Poco importan los matices. El color aporta tanta contundencia que la audiencia queda satisfecha en la primera pantalla. De cualquier cosa. El miedo actual circula a la velocidad de la imagen. Frente al impacto, no hay ciencia que valga; es el triunfo de los idiotas. No es casualidad que desde el mayor imperio de Occidente hasta la alcaldía más pueblerina se prodiguen los gestores imbéciles, la estupidez vestida con traje y (no siempre) corbata.
El miedo es la raíz de la impunidad; cualquier tropelía es convalidada como una intervención salvadora. Se pueden talar todos los árboles de la ciudad, se pueden manipular leyes y gobiernos para denigrar adversarios o para segar las críticas, se puede prender fuego a toda la selva. No pasa nada. Las razones se degradan en simple rebeldía. Así es como el miedo derriba el conocimiento. No hacen falta mayorías; basta con elevar el ruido. Sólo ese camuflaje permite decir una cosa y la contraria en pocas horas. Y gobernar sin miedo a perder el sueño.

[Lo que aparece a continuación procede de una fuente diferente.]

## config.mk

```make
export PLATFORM = sky130hd
export DESIGN_NAME = led_pattern_gen
export DESIGN_NICKNAME = d
export VERILOG_FILES = /design/src/rtl/led_pattern_pkg.sv /design/src/rtl/led_channel.sv /design/src/rtl/led_pattern_gen.sv
export SDC_FILE = /design/constraint.sdc
export NUM_CORES = 1
export LEC_CHECK = 0
export BUFFER_PORTS_ARGS = -buffer_cell sky130_fd_sc_hd__buf_2
export CAP_MARGIN = 20
export CORE_UTILIZATION = 40
export DETAILED_ROUTE_END_ITERATION = 8
export PLACE_DENSITY_LB_ADDON = 0.12
export SETUP_SLACK_MARGIN = 0.15
export SLEW_MARGIN = 20
export SYNTH_ARGS = -nofsm -noshare
export SYNTH_HDL_FRONTEND = slang
export SYNTH_SLANG_ARGS = --single-unit
```

## constraint.sdc

```tcl
create_clock -name clk -period 2.5 [get_ports clk]
set_input_delay 0.5 -clock clk [delete_from_list [all_inputs] [get_ports clk]]
set_output_delay 0.5 -clock clk [all_outputs]
set_load 0.005 [all_outputs]
```
### src/rtl/arm_pkg.sv
// Shared constants for the ARM pipeline front end.
//   ARM_NOP    : canonical no-op (MOV r0, r0) used for bubbles and unmapped fetches.
//   PC_INCR    : byte increment between sequential instructions.
//   WORD_SHIFT : byte-to-word address shift (instructions are 4-byte aligned).
package arm_pkg;

    localparam logic [31:0] ARM_NOP    = 32'hE1A0_0000;
    localparam int unsigned PC_INCR    = 4;
    localparam int unsigned WORD_SHIFT = 2;

endpackage

### src/rtl/inst_mem.sv
// Asynchronous, word-addressed instruction ROM.
// Ports:
//   word_addr (in,  N-2) : instruction word index (byte PC >> 2).
//   data      (out, N)   : instruction at word_addr, or NOP_INSTR when the index is
//                          beyond MEM_DEPTH.
module inst_mem
    import arm_pkg::*;
#(
    parameter int unsigned    N         = 32,
    parameter int unsigned    MEM_DEPTH = 64,
    parameter logic [N-1:0]   NOP_INSTR = N'(ARM_NOP)
) (
    input  logic [N-WORD_SHIFT-1:0] word_addr,
    output logic [N-1:0]            data
);

    // Program image. The first words form a short straight-line sequence; the remainder
    // is filled with "ADD r1, r1, #idx" so every location holds a distinct word.
    function automatic logic [31:0] program_word(input logic [63:0] idx);
        case (idx)
            64'd0:   program_word = 32'hE3A0_0001;  // mov r0, #1
            64'd1:   program_word = 32'hE3A0_1002;  // mov r1, #2
            64'd2:   program_word = 32'hE080_2001;  // add r2, r0, r1
            64'd3:   program_word = 32'hE042_3000;  // sub r3, r2, r0
            64'd4:   program_word = 32'hE580_3000;  // str r3, [r0]
            default: program_word = 32'hE281_1000 | {24'd0, idx[7:0]};
        endcase
    endfunction

    logic [63:0] idx_ext;

    always_comb begin
        // Widen before comparing so MEM_DEPTH never truncates against the index width.
        idx_ext = 64'(word_addr);
        if (idx_ext >= 64'(MEM_DEPTH)) begin
            data = NOP_INSTR;
        end else begin
            data = N'(program_word(idx_ext));
        end
    end

endmodule

### src/rtl/if_stage_param.sv
// Instruction-fetch stage: PC register, next-PC select, instruction ROM and IF/ID register.
// Ports:
//   clk           (in)     : rising-edge clock.
//   rst           (in)     : synchronous active-high reset, overrides all other inputs.
//   freeze        (in)     : hazard stall; PC and IF/ID hold.
//   branch_taken  (in)     : redirect fetch to branch_addr and flush IF/ID.
//   branch_addr   (in,  N) : branch target byte address (low two bits ignored).
//   pc_f          (out, N) : PC+4 of the instruction being fetched (combinational).
//   instruction_f (out, N) : ROM word at the current PC (combinational).
//   pc_d          (out, N) : registered PC+4 presented to ID.
//   instruction_d (out, N) : registered instruction presented to ID.
//   valid_d       (out)    : IF/ID holds a real fetched instruction.
module if_stage_param
    import arm_pkg::*;
#(
    parameter int unsigned  N         = 32,
    parameter int unsigned  MEM_DEPTH = 64,
    parameter logic [N-1:0] NOP_INSTR = N'(ARM_NOP),
    parameter logic [N-1:0] RESET_PC  = '0
) (
    input  logic         clk,
    input  logic         rst,
    input  logic         freeze,
    input  logic         branch_taken,
    input  logic [N-1:0] branch_addr,
    output logic [N-1:0] pc_f,
    output logic [N-1:0] instruction_f,
    output logic [N-1:0] pc_d,
    output logic [N-1:0] instruction_d,
    output logic         valid_d
);

    logic [N-1:0] pc_q;
    logic [N-1:0] pc_next;
    logic [N-1:0] branch_target;

    // Target is forced word aligned; its low bits are deliberately dropped.
    assign branch_target = {branch_addr[N-1:WORD_SHIFT], {WORD_SHIFT{1'b0}}};

    logic unused_branch_lsbs;
    assign unused_branch_lsbs = ^branch_addr[WORD_SHIFT-1:0];

    // Wraps modulo 2^N, so the last word of the address space is followed by address 0.
    assign pc_f = pc_q + N'(PC_INCR);

    always_comb begin
        pc_next = pc_f;
        if (branch_taken) begin
            pc_next = branch_target;
        end else if (freeze) begin
            pc_next = pc_q;
        end
    end

    always_ff @(posedge clk) begin
        if (rst) begin
            pc_q <= RESET_PC;
        end else begin
            pc_q <= pc_next;
        end
    end

    inst_mem #(
        .N         (N),
        .MEM_DEPTH (MEM_DEPTH),
        .NOP_INSTR (NOP_INSTR)
    ) u_inst_mem (
        .word_addr (pc_q[N-1:WORD_SHIFT]),
        .data      (instruction_f)
    );

    // IF/ID register: a taken branch squashes the wrong-path fetch even when stalled.
    always_ff @(posedge clk) begin
        if (rst || branch_taken) begin
            pc_d          <= '0;
            instruction_d <= NOP_INSTR;
            valid_d       <= 1'b0;
        end else if (!freeze) begin
            pc_d          <= pc_f;
            instruction_d <= instruction_f;
            valid_d       <= 1'b1;
        end
    end

endmodule

### config.mk
export PLATFORM = sky130hd
export DESIGN_NAME = if_stage_param
export DESIGN_NICKNAME = d
export VERILOG_FILES = /design/src/rtl/arm_pkg.sv /design/src/rtl/inst_mem.sv /design/src/rtl/if_stage_param.sv
export SDC_FILE = /design/constraint.sdc
export NUM_CORES = 1
export LEC_CHECK = 0
export ABC_CLOCK_PERIOD_IN_PS = 5200
export CELL_PAD_IN_SITES_DETAIL_PLACEMENT = 1
export CELL_PAD_IN_SITES_GLOBAL_PLACEMENT = 1
export CORE_MARGIN = 4
export CORE_UTILIZATION = 34
export CTS_CLUSTER_SIZE = 40
export DETAILED_ROUTE_END_ITERATION = 10
export PLACE_DENSITY = 0.93
export RECOVER_POWER = 50
export SLEW_MARGIN = 20
export SYNTH_ARGS = -nofsm -noshare
export SYNTH_HDL_FRONTEND = slang
export SYNTH_SLANG_ARGS = --single-unit
### constraint.sdc
create_clock -name clk -period 5.2 [get_ports clk]
set_input_delay 1.04 -clock clk [delete_from_list [all_inputs] [get_ports clk]]
set_output_delay 1.04 -clock clk [all_outputs]
set_load 0.01 [all_outputs]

La comunicación es el charco donde fermenta el siglo XXI, no hay virus más infeccioso. Basta un estornudo, un simple clic, un comentario ignorante para contaminar el entorno. La mentira no tiene cura, no se aísla a los portadores, no se fabrican mascarillas que frenen su expansión. Sólo hay una protección eficaz, pero es muy frágil. Leer mucho, y aprender a separar el trigo de la paja.